Most of the time, I cling to the familiar and the quiet: staying at home on a weekend night with a blanket around my legs and a movie on the flat-screen TV. But when pressed to go out into the world – whether it’s to work the crowds at Hiller’s Family Day or to laugh so hard my eyes hardly open at John Heffron’s Comedy Castle show or to stroll along the fragrant wood chips of Tappan Middle School’s student garden and dine on just-picked chard and spicy mustard greens – I am ever happy that I went.
When I was growing up a secular Jew in the suburbs of Detroit, the ideal was to blend with the mainstream. To remain Jewish, but to cheer the high school team on at Friday night’s football game.
It was our family’s tradition to invite Gentile friends to the Passover Seder. The notion that we could accomplish anything in America, rise to uncharted heights, be just like anyone else, drove everything we did. And when I celebrated Christmas with John’s family in New Jersey, I ate salty summer sausage and sharp gouda cheese without thought.
The one thing we didn’t realize was it was nearly impossible to get to the perceived top AND remain staunchly, observantly Jewish.
I’ve lived on both sides now and no longer believe it is possible to be everything at once. Like the time in my early 20s I realized I couldn’t be a CEO, first female President AND super-mom.

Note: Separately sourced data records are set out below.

File: config.mk
export PLATFORM = sky130hd
export DESIGN_NAME = decode_stage
export DESIGN_NICKNAME = d
export VERILOG_FILES = /design/src/rtl/decode_stage.sv
export SDC_FILE = /design/constraint.sdc
export NUM_CORES = 1
export LEC_CHECK = 0
export CAP_MARGIN = 10
export CORE_AREA = 2 2 259 261
export DETAILED_ROUTE_END_ITERATION = 6
export DIE_AREA = 0 0 261 263
export PLACE_DENSITY = 0.54
export SLEW_MARGIN = 20
export SYNTH_ARGS = -nofsm -noshare
export SYNTH_HDL_FRONTEND = slang
export SYNTH_SLANG_ARGS = --single-unit
File: constraint.sdc
create_clock -name clk -period 6.1 [get_ports clk]
set_input_delay 1.83 -clock clk [delete_from_list [all_inputs] [get_ports clk]]
set_output_delay 1.83 -clock clk [all_outputs]
set_load 0.05 [all_outputs]
File: src/rtl/decode_stage.sv
// Decode stage: splits a raw RV instruction into format, immediate and resolved operands,
// and holds the result in a single ID/EX register toward execute.
module decode_stage #(
    parameter int XLEN    = 64,
    parameter int NUM_FWD = 2
) (
    input  logic                    clk,
    input  logic                    reset,
    input  logic                    in_valid,
    output logic                    in_ready,
    input  logic [XLEN-1:0]         in_pc,
    input  logic [31:0]             in_instr,
    output logic [4:0]              ra1,
    output logic [4:0]              ra2,
    input  logic [XLEN-1:0]         rd1,
    input  logic [XLEN-1:0]         rd2,
    input  logic [NUM_FWD-1:0]      fwd_valid,
    input  logic [5*NUM_FWD-1:0]    fwd_addr,
    input  logic [XLEN*NUM_FWD-1:0] fwd_data,
    input  logic                    ex_is_load,
    input  logic [4:0]              ex_rd,
    input  logic                    flush,
    output logic                    out_valid,
    input  logic                    out_ready,
    output logic [XLEN-1:0]         out_pc,
    output logic [XLEN-1:0]         out_srca,
    output logic [XLEN-1:0]         out_srcb,
    output logic [XLEN-1:0]         out_imm,
    output logic [4:0]              out_rd,
    output logic [4:0]              out_rs1,
    output logic [4:0]              out_rs2,
    output logic [2:0]              out_fmt
);

    // Handshake: a transfer happens on an edge where the producer's valid and the
    // consumer's ready are both high; valid never depends on ready combinationally.
    typedef enum logic [2:0] {
        FMT_R   = 3'd0,
        FMT_I   = 3'd1,
        FMT_S   = 3'd2,
        FMT_B   = 3'd3,
        FMT_U   = 3'd4,
        FMT_J   = 3'd5,
        FMT_ILL = 3'd7
    } fmtE;

    fmtE              fmt;
    logic [31:0]      imm32;
    logic [XLEN-1:0]  immX;
    logic [XLEN-1:0]  srcA;
    logic [XLEN-1:0]  srcB;
    logic             usesRs2;
    logic             hazard;
    logic             regFree;
    logic             accept;

    assign ra1 = in_instr[19:15];
    assign ra2 = in_instr[24:20];

    always_comb begin
        fmt = FMT_ILL;
        case (in_instr[6:0])
            7'b0110011, 7'b0111011:                         fmt = FMT_R;
            7'b0010011, 7'b0011011, 7'b0000011, 7'b1100111: fmt = FMT_I;
            7'b0100011:                                     fmt = FMT_S;
            7'b1100011:                                     fmt = FMT_B;
            7'b0110111, 7'b0010111:                         fmt = FMT_U;
            7'b1101111:                                     fmt = FMT_J;
            default:                                        fmt = FMT_ILL;
        endcase
    end

    always_comb begin
        imm32 = 32'd0;
        case (fmt)
            FMT_I: imm32 = {{20{in_instr[31]}}, in_instr[31:20]};
            FMT_S: imm32 = {{20{in_instr[31]}}, in_instr[31:25], in_instr[11:7]};
            FMT_B: imm32 = {{19{in_instr[31]}}, in_instr[31], in_instr[7],
                            in_instr[30:25], in_instr[11:8], 1'b0};
            FMT_U: imm32 = {in_instr[31:12], 12'd0};
            FMT_J: imm32 = {{11{in_instr[31]}}, in_instr[31], in_instr[19:12],
                            in_instr[20], in_instr[30:21], 1'b0};
            default: imm32 = 32'd0;
        endcase
    end

    assign immX = XLEN'($signed(imm32));

    // Scan from the highest index down so the lowest-index matching source wins.
    function automatic logic [XLEN-1:0] resolveOperand(
        input logic [4:0]              addr,
        input logic [XLEN-1:0]         regData,
        input logic [NUM_FWD-1:0]      fv,
        input logic [5*NUM_FWD-1:0]    fa,
        input logic [XLEN*NUM_FWD-1:0] fd
    );
        logic [XLEN-1:0] r;
        r = regData;
        for (int k = NUM_FWD - 1; k >= 0; k--) begin
            if (fv[k] && (fa[5*k +: 5] == addr)) begin
                r = fd[XLEN*k +: XLEN];
            end
        end
        if (addr == 5'd0) begin
            r = '0;
        end
        return r;
    endfunction

    assign srcA = resolveOperand(ra1, rd1, fwd_valid, fwd_addr, fwd_data);
    assign srcB = resolveOperand(ra2, rd2, fwd_valid, fwd_addr, fwd_data);

    // rs2 is only a real source for formats that read two registers.
    assign usesRs2 = (fmt == FMT_R) || (fmt == FMT_S) || (fmt == FMT_B);
    assign hazard  = ex_is_load && (ex_rd != 5'd0) &&
                     ((ex_rd == ra1) || (usesRs2 && (ex_rd == ra2)));

    assign regFree  = !out_valid || out_ready;
    assign in_ready = regFree && !hazard && !flush && !reset;
    assign accept   = in_valid && in_ready;

    always_ff @(posedge clk) begin
        if (reset) begin
            out_valid <= 1'b0;
            out_pc    <= '0;
            out_srca  <= '0;
            out_srcb  <= '0;
            out_imm   <= '0;
            out_rd    <= 5'd0;
            out_rs1   <= 5'd0;
            out_rs2   <= 5'd0;
            out_fmt   <= 3'd0;
        end else if (flush) begin
            out_valid <= 1'b0;
        end else if (regFree) begin
            // A free register with nothing accepted becomes a bubble; data fields keep old values.
            out_valid <= accept;
            if (accept) begin
                out_pc   <= in_pc;
                out_srca <= srcA;
                out_srcb <= srcB;
                out_imm  <= immX;
                out_rd   <= in_instr[11:7];
                out_rs1  <= ra1;
                out_rs2  <= ra2;
                out_fmt  <= fmt;
            end
        end
    end

endmodule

I see it now, too. I am running a company. A family. A self. When my kids are off school for in-service or conferences, it’s awfully hard to conduct a power-meeting. Or when the baby insists on attention, I can’t focus on planning a client’s event.
But plenty of children grow up close to their parents even when they endured latch-key after-hours or sunrise-to-dusk day care. And plenty of women attain the silver seat. Do enough observant Jews establish themselves on Wall Street or in retail?
I’m not criticizing my tradition, mind you. I love being Jewish, love the way my lit candles flicker on Friday night and the fact that my children look forward to Shabbat with a passion I never had for ritual when I was young.
I just can’t sustain the lock-the-doors, stop-all-business approach that orthodoxy dictates. Right now my balance of one-week-on, one-week-off is perfect enough for me. Because you know a candlelight yoga afternoon is just as rejuvenating as a cholent-induced nap.
Every day does not have to resemble the one before it. Every morning, I awake when my body has had enough rest and I rejoice in the new chance I’ve been given at life.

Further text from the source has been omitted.